Passeggiata those calories away

burning calories without fancy gym clothes

Summer is the absolute ideal time to move more.  The days are longer, the evenings are cooler, and it’s the perfect time for an evening stroll.  Plenty of cultures around the world have a tradition of everyone taking an evening stroll.  It Italy, it’s called the passeggiata.  I’ve been in other Mediterranean locations where entire families, including toddlers and aged grandmothers are out strolling together at midnight, along with everyone else in the town.  No one is sitting home, glued to the TV screen.

The research continues to mount up about the bad effects of sitting on weight and health.  And unfortunately, our evening tradition is more likely to involve even more sitting: in front of the TV, in front of a computer, or stuck in a car on a long commute.  Combine this habit with too much food and you’ve got a recipe for an obesity epidemic.  No surprise, that’s what we have.

“Exercise” doesn’t have to be some sweaty, strenuous activity done at an expensive gym, wearing expensive work-out clothes, under the watchful eye of an expensive trainer.  None of that is at all necessary for you to burn off a few extra calories.  If your neighborhood or town has a nice place for an evening walk or bike ride, take advantage of it.
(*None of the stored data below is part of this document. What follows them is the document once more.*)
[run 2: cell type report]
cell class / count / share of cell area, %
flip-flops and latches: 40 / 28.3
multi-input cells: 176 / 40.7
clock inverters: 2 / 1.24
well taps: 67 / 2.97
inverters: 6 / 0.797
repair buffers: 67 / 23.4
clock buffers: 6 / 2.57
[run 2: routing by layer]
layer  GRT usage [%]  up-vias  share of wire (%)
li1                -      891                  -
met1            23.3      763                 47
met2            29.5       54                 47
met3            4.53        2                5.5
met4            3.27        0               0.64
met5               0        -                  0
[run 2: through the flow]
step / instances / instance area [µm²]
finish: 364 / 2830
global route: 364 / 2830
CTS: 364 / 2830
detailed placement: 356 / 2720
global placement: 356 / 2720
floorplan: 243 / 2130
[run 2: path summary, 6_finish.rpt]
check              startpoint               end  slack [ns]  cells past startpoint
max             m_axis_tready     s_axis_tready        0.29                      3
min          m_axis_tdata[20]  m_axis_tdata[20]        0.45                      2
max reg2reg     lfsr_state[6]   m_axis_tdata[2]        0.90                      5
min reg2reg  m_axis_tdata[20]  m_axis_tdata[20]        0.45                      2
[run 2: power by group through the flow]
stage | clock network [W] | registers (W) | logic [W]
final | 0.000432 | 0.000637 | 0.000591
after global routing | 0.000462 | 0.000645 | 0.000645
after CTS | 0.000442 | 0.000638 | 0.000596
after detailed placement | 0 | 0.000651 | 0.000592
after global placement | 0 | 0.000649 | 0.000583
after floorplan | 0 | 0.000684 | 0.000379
File: src/rtl/bfly_out_serializer.sv
// Output sequencer for one radix-2 butterfly stage: sums pass straight through,
// differences are buffered and replayed as one gapless burst after the last sum.
module bfly_out_serializer #(
  parameter int NUM   = 16,
  parameter int WIDTH = 16
) (
  input  logic             clk,
  input  logic             rst,
  input  logic             in_valid,
  input  logic [WIDTH-1:0] in_sum_re,
  input  logic [WIDTH-1:0] in_sum_im,
  input  logic [WIDTH-1:0] in_diff_re,
  input  logic [WIDTH-1:0] in_diff_im,
  output logic             out_valid,
  output logic [WIDTH-1:0] out_re,
  output logic [WIDTH-1:0] out_im,
  output logic             out_half,
  output logic             out_last,
  output logic             err_overrun,
  output logic [1:0]       dbg_state
);

  localparam int CW = $clog2(NUM);
  localparam logic [CW-1:0] CNT_MAX = CW'(NUM - 1);

  typedef enum logic [1:0] {
    S_IDLE  = 2'd0,
    S_PASS  = 2'd1,
    S_DRAIN = 2'd2
  } state_t;

  state_t              state_q, state_d;
  logic [CW-1:0]       cnt_q, cnt_d;
  logic                out_valid_q, out_valid_d;
  logic [WIDTH-1:0]    out_re_q, out_re_d;
  logic [WIDTH-1:0]    out_im_q, out_im_d;
  logic                out_half_q, out_half_d;
  logic                out_last_q, out_last_d;
  logic                err_overrun_q, err_overrun_d;

  logic [2*WIDTH-1:0]  buf_q [NUM];
  logic                buf_we;
  logic [2*WIDTH-1:0]  buf_wdata;
  logic [2*WIDTH-1:0]  buf_rdata;

  // State register; the buffer itself is not reset since its contents are don't-care.
  always_ff @(posedge clk) begin
    if (!rst) begin
      state_q       <= S_IDLE;
      cnt_q         <= '0;
      out_valid_q   <= 1'b0;
      out_re_q      <= '0;
      out_im_q      <= '0;
      out_half_q    <= 1'b0;
      out_last_q    <= 1'b0;
      err_overrun_q <= 1'b0;
    end else begin
      state_q       <= state_d;
      cnt_q         <= cnt_d;
      out_valid_q   <= out_valid_d;
      out_re_q      <= out_re_d;
      out_im_q      <= out_im_d;
      out_half_q    <= out_half_d;
      out_last_q    <= out_last_d;
      err_overrun_q <= err_overrun_d;
    end
  end

  // Writes only happen in IDLE/PASS and reads only in DRAIN, so ports never collide.
  always_ff @(posedge clk) begin
    if (rst && buf_we) begin
      buf_q[cnt_q] <= buf_wdata;
    end
  end

  assign buf_rdata = buf_q[cnt_q];

  // Next-state and counter.
  always_comb begin
    state_d = state_q;
    cnt_d   = cnt_q;
    case (state_q)
      S_IDLE: begin
        if (in_valid) begin
          state_d = S_PASS;
          cnt_d   = CW'(1);
        end
      end
      S_PASS: begin
        if (in_valid) begin
          if (cnt_q == CNT_MAX) begin
            state_d = S_DRAIN;
            cnt_d   = '0;
          end else begin
            cnt_d = cnt_q + CW'(1);
          end
        end
      end
      S_DRAIN: begin
        if (cnt_q == CNT_MAX) begin
          state_d = S_IDLE;
          cnt_d   = '0;
        end else begin
          cnt_d = cnt_q + CW'(1);
        end
      end
      default: begin
        state_d = S_IDLE;
        cnt_d   = '0;
      end
    endcase
  end

  // Registered-output values and buffer write request.
  always_comb begin
    out_valid_d   = 1'b0;
    out_re_d      = '0;
    out_im_d      = '0;
    out_half_d    = 1'b0;
    out_last_d    = 1'b0;
    err_overrun_d = err_overrun_q;
    buf_we        = 1'b0;
    buf_wdata     = {in_diff_re, in_diff_im};
    case (state_q)
      S_IDLE, S_PASS: begin
        if (in_valid) begin
          out_valid_d = 1'b1;
          out_re_d    = in_sum_re;
          out_im_d    = in_sum_im;
          buf_we      = 1'b1;
        end
      end
      S_DRAIN: begin
        out_valid_d          = 1'b1;
        {out_re_d, out_im_d} = buf_rdata;
        out_half_d           = 1'b1;
        out_last_d           = (cnt_q == CNT_MAX);
        // A sample arriving mid-burst has nowhere to go: drop it and flag it.
        if (in_valid) begin
          err_overrun_d = 1'b1;
        end
      end
      default: ;
    endcase
  end

  assign out_valid   = out_valid_q;
  assign out_re      = out_re_q;
  assign out_im      = out_im_q;
  assign out_half    = out_half_q;
  assign out_last    = out_last_q;
  assign err_overrun = err_overrun_q;
  assign dbg_state   = state_q;

endmodule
But who wants to take an evening stroll on a narrow sidewalk right next to a 6 lane road of noisy speeding cars?  No one.  Unfortunately that’s the more typical American street scape, completely hostile to pedestrians.  Are we doomed to traveling to Europe in order to take a pleasant evening stroll?  I’m inclined to think the evening stroll tradition can be encouraged by a “If We Build It They Will Come” philosophy of city planning.   Most towns or cities can find ways to make neighborhoods and streets more attractive for strollers, even if only periodically.  Closing off streets for walking, or enhancing pedestrian corridors for views, safety and enjoyment are all options.  Whenever these types of changes are made, people show up in droves to take advantage of the new, more welcoming environment.  And when they do, they burn off a few extra calories.